From the outside looking in it seems like bands were asked to play albums and no thought was gone into how long those albums were. Maybe don't ask Coheed to play a 70+ minute album?
from Mike’s ama from a few weeks ago, bands weren’t asked. They were told what they were playing, and they were told after agreeing to play wwwy.
They must've been paying a ton of money for bands to not pitch a huge fit about that. I know a few still did, but still.
"Pretty standard TBS" isn't a good excuse. If anyone should be lip syncing, it should probably be them haha.
I'm hearing some pretty rough reviews to the lame crowds this year. Little to no moshing, or even movement at all. I'm glad I went in 2023 then
I saw The Used open for Taking Back Sunday and Blink 182 20 years ago and The Used were hands down the best of the three live. Good to know it's only gotten worse.
mcr was so good! I was so tired though lol. got to see all the bands I loved in 2010 (boys like girls we the kings the maine even hey monday despite the underwhelming set). v happy saw all of the above + mayday parade, the used (great), silverstein (one of the best sets), we the kings (great but still mad about august is over >:)) saves the day, a bit of nada surf, snippets of jimmy and hawthorne I watched a bit of the starting line and felt bad for Kenny. clearly didn't want to be there but was trying to put on a show regardless.
Made a shirt for Saturday and had a great time at UO’s set! Overall great day, Stay What You Are was my favorite of it all - but holy cow an I out on festivals now. Too many people.
I went both days and have bruises from the pits I was in, but definetly I expected more and bigger ones. Still had a blast tho! Easy to move around and grab a good spot for almost every set
Okay I'm hearing this from friends who don't typically mosh but then again idk what the side stages or the early pits were like. I'm not talking the end...hey, even for me, by the time Green Day came around my tank was on empty
I will repeat what I say every time TBS live is criticized...if you are going to see TBS for some incredible musicianship you are at the wrong show....you go to see TBS live to jump around and scream lyrics with a crowd of like minded fans
But it's not about simply the act of moshing, and i think that's something that a lot of anti-mothers dont get.... there's a sort of energy that a crowd with "movement" bring vs no movement. It also makes it tougher to go stage to stage without movement. I am not a violent mosher by any means, but if i can't hop up and down and have a good time, then I'm not interested. I pick my shows based on my assumption of their being good movement. If I don't think that's gonna happen then I skip it
unpopular opinion: moshing is fine, crowd surfing has always bothered me, especially jumping on people or trying to pull up on someone to get up.
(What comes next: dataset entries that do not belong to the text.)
==> run B <==
==> flow/design.v <==
module conv_neuron
  #
  (
   parameter FEATURE_WIDTH    = 8,
   parameter WEIGHT_WIDTH     = 8,
   parameter WEIGHT_MEM_ORDER = 5,
   parameter OUTPUT_WIDTH     = 8,
   parameter OUTPUT_SHIFT     = 0,
   parameter BIAS_SHIFT       = 0,
   parameter ReLU             = "TRUE"
   )   
  (
   input logic                     clk,
   input logic [FEATURE_WIDTH-1:0] feature_stream,
   input logic                     feature_first,
   input logic                     feature_last,
   input logic [WEIGHT_WIDTH-1:0]  weight_stream,
   input logic                     weight_first,
   input logic                     weight_last,
   output logic [OUTPUT_WIDTH-1:0] output_stream,
   output logic                    output_valid
   );
   localparam WEIGHT_MEM_SIZE = 2**WEIGHT_MEM_ORDER;
   localparam ACC_SIZE        = FEATURE_WIDTH + WEIGHT_WIDTH + WEIGHT_MEM_ORDER;
   localparam P_SIZE          = FEATURE_WIDTH + WEIGHT_WIDTH + 1;
   logic [WEIGHT_MEM_SIZE-1:0][WEIGHT_WIDTH-1:0] wmem;
   logic [WEIGHT_MEM_ORDER-1:0] 		 wmem_waddr;
   logic [WEIGHT_MEM_ORDER-1:0] 		 wmem_raddr;
   logic [WEIGHT_WIDTH-1:0] 			 bias;
   logic 					 wmem_writing;
   logic signed [P_SIZE-1:0] 			 p;
   logic [3:0][FEATURE_WIDTH-1:0] 		 feature_stream_reg;
   logic [2:0][WEIGHT_WIDTH-1:0] 		 weight_reg;
   logic signed [ACC_SIZE-1:0] 			 acc;
   logic [4:0] 					 feature_first_reg;
   logic [6:0] 					 feature_last_reg;
   logic signed [ACC_SIZE-1:0] 			 acc_slv;
   always @(posedge clk) begin
      if (weight_first) begin
         wmem_writing <= '1;
         wmem_waddr   <= '0;
         bias         <= weight_stream;
      end else if (wmem_writing) begin
         if (weight_last) wmem_writing <= '0;
         wmem[wmem_waddr] <= weight_stream;
         wmem_waddr       <= wmem_waddr + 1'b1;
      end
      for (int i = 0; i < 3; i++) begin
	 if (i == 0) weight_reg[i] <= wmem[wmem_raddr];
	 else        weight_reg[i] <= weight_reg[i-1];
      end
      if (feature_first) 
        wmem_raddr <= '0;
      else
        wmem_raddr <= wmem_raddr + 1'b1;  
      for (int i = 0; i < 4; i++) begin
	 if (i == 0) feature_stream_reg[i] <= feature_stream;
	 else        feature_stream_reg[i] <= feature_stream_reg[i-1];
      end
      for (int i = 0; i < 5; i++) begin
	 if (i == 0) feature_first_reg[i] <= feature_first;
	 else        feature_first_reg[i] <= feature_first_reg[i-1];
      end
      for (int i = 0; i < 7; i++) begin
	 if (i == 0) feature_last_reg[i] <= feature_last;
	 else        feature_last_reg[i] <= feature_last_reg[i-1];
      end
      p <= $signed(weight_reg[2]) * $signed({1'b0, feature_stream_reg[3]});  
      if (feature_first_reg[4])      
        acc <= ($signed(bias) << BIAS_SHIFT) + $signed(p);
      else        
        acc <= acc + p;
      acc_slv <= acc;
      if (feature_last_reg[6]) begin
         if (ReLU == "TRUE") begin
            if (acc_slv[ACC_SIZE-1]) begin
               output_stream <= '0;
            end else begin
               if (ACC_SIZE == OUTPUT_WIDTH+OUTPUT_SHIFT) begin
		  output_stream <= acc_slv[ACC_SIZE-1:OUTPUT_SHIFT];
               end else begin
		  if (|acc_slv[ACC_SIZE-1:OUTPUT_WIDTH+OUTPUT_SHIFT-1]) begin
                     output_stream[OUTPUT_WIDTH-1] <= '0;
                     output_stream[OUTPUT_WIDTH-2:0] <= '1;
                  end else begin
                     output_stream <= acc_slv[OUTPUT_WIDTH+OUTPUT_SHIFT-1:OUTPUT_SHIFT];
		  end
               end
            end 
	 end else begin
            output_stream <= acc_slv[OUTPUT_WIDTH+OUTPUT_SHIFT-1:OUTPUT_SHIFT];
	 end  
         output_valid <= '1;
      end else begin
         output_valid <= '0;
      end  
   end  
endmodule  
module conv_neuron_layer_ffanout
  #
  (
   parameter LAYER_SIZE       = 10,
   parameter LAYER_SIZE_ORDER = 4,
   parameter FEATURE_WIDTH    = 8,
   parameter WEIGHT_WIDTH     = 8,
   parameter WEIGHT_MEM_ORDER = 5,
   parameter OUTPUT_WIDTH     = 8,
   parameter OUTPUT_SHIFT     = 0,
   parameter BIAS_SHIFT       = 0,
   parameter ReLU             = "TRUE"
   )
  (
   input logic                         clk,
   input logic [FEATURE_WIDTH-1:0]     feature_stream,
   input logic                         feature_first,
   input logic                         feature_last,
   input logic [WEIGHT_WIDTH-1:0]      weight_stream,
   input logic [LAYER_SIZE_ORDER-1:0]  weight_id,
   input logic                         weight_first,
   input logic                         weight_last,
   output logic [OUTPUT_WIDTH-1:0]     output_stream,
   output logic [LAYER_SIZE_ORDER-1:0] output_id,
   output logic                        output_valid
   );
  logic [0:LAYER_SIZE][FEATURE_WIDTH-1:0]    feature_fanout_sr;
  logic [0:LAYER_SIZE][WEIGHT_WIDTH-1:0]     weight_fanout_sr;
  logic [0:LAYER_SIZE][LAYER_SIZE_ORDER-1:0] weight_id_fanout_sr;
  logic [0:LAYER_SIZE][LAYER_SIZE_ORDER-1:0] output_id_fanin_sr;
  logic [0:LAYER_SIZE][OUTPUT_WIDTH-1:0]     output_fanin_sr;
  logic [0:LAYER_SIZE][OUTPUT_WIDTH-1:0]     output_sig;
  logic [LAYER_SIZE:0]                       feature_first_sr;
  logic [LAYER_SIZE:0]                       feature_last_sr;
  logic [LAYER_SIZE:0]                       weight_first_sr;
  logic [LAYER_SIZE:0]                       weight_last_sr;
  logic [LAYER_SIZE:0]                       output_valid_sr;
  logic [LAYER_SIZE:0]                       weight_first_valid;
  logic [LAYER_SIZE:0]                       weight_last_valid;
  logic [LAYER_SIZE:0]                       output_valid_sig;
  always_ff @(posedge clk) begin
    feature_fanout_sr[0]   <= feature_stream;
    feature_first_sr[0]    <= feature_first;
    feature_last_sr[0]     <= feature_last;
    weight_fanout_sr[0]    <= weight_stream;
    weight_id_fanout_sr[0] <= weight_id;
    weight_first_sr[0]     <= weight_first;
    weight_last_sr[0]      <= weight_last;
    output_valid_sr[LAYER_SIZE]    <= '0;
    output_fanin_sr[LAYER_SIZE]    <= '0;
    output_id_fanin_sr[LAYER_SIZE] <= '0;
    for (int i=1; i <= LAYER_SIZE; i++) begin
      feature_fanout_sr[i]   <= feature_fanout_sr[0];
      feature_first_sr[i]    <= feature_first_sr[0];
      feature_last_sr[i]     <= feature_last_sr[0];
      weight_fanout_sr[i]    <= weight_fanout_sr[i-1];
      weight_first_sr[i]     <= weight_first_sr[i-1];
      weight_last_sr[i]      <= weight_last_sr[i-1];
      weight_id_fanout_sr[i] <= weight_id_fanout_sr[i-1];
      if (weight_id_fanout_sr[i-1] == i) begin
        weight_first_valid[i] <= weight_first_sr[i-1];
        weight_last_valid[i]  <= weight_last_sr[i-1];
      end else begin
        weight_first_valid[i] <= '0;
        weight_last_valid[i]  <= '0;
      end
      if (output_valid_sig[i]) begin
        output_valid_sr[i-1]    <= '1;
        output_fanin_sr[i-1]    <= output_sig[i];
        output_id_fanin_sr[i-1] <= i;
      end else begin
        output_valid_sr[i-1]    <= output_valid_sr[i];
        output_fanin_sr[i-1]    <= output_fanin_sr[i];
        output_id_fanin_sr[i-1] <= output_id_fanin_sr[i];
      end
    end  
  end  
  assign output_valid  = output_valid_sr[0];
  assign output_id     = output_id_fanin_sr[0];
  assign output_stream = output_fanin_sr[0];
  generate
    for (genvar i_g = 1; i_g <= LAYER_SIZE; i_g++) begin : g_NEURONS
      conv_neuron
        #
        (
         .FEATURE_WIDTH    (FEATURE_WIDTH),
         .WEIGHT_WIDTH     (WEIGHT_WIDTH),
         .WEIGHT_MEM_ORDER (WEIGHT_MEM_ORDER),
         .OUTPUT_WIDTH     (OUTPUT_WIDTH),
         .OUTPUT_SHIFT     (OUTPUT_SHIFT),
         .BIAS_SHIFT       (BIAS_SHIFT),
         .ReLU             (ReLU)
         )
      u_conv_neuron
        (
         .clk              (clk),
         .feature_stream   (feature_fanout_sr[i_g]),
         .feature_first    (feature_first_sr[i_g]),
         .feature_last     (feature_last_sr[i_g]),
         .weight_stream    (weight_fanout_sr[i_g]),
         .weight_first     (weight_first_valid[i_g]),
         .weight_last      (weight_last_valid[i_g]),
         .output_stream    (output_sig[i_g]),
         .output_valid     (output_valid_sig[i_g])
         );
    end  
  endgenerate
endmodule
I'm a bigger dude, so I understand how "first world problems" this sounds since I can always see the stage well, but I absolutely hate getting jumped on unexpectedly or having someone think that just because I'm tall means you can use my body as a ladder to get on top of the crowd.
I think everybody's definition of "moshing" is also fully different. Whenever I hear that a show like this has "no moshing" or whatever, my brain auto-corrects it to "people weren't really moving or dancing at all." Which isn't all that uncommon for your average festival. Especially one that draws in people who don't usually go to shows.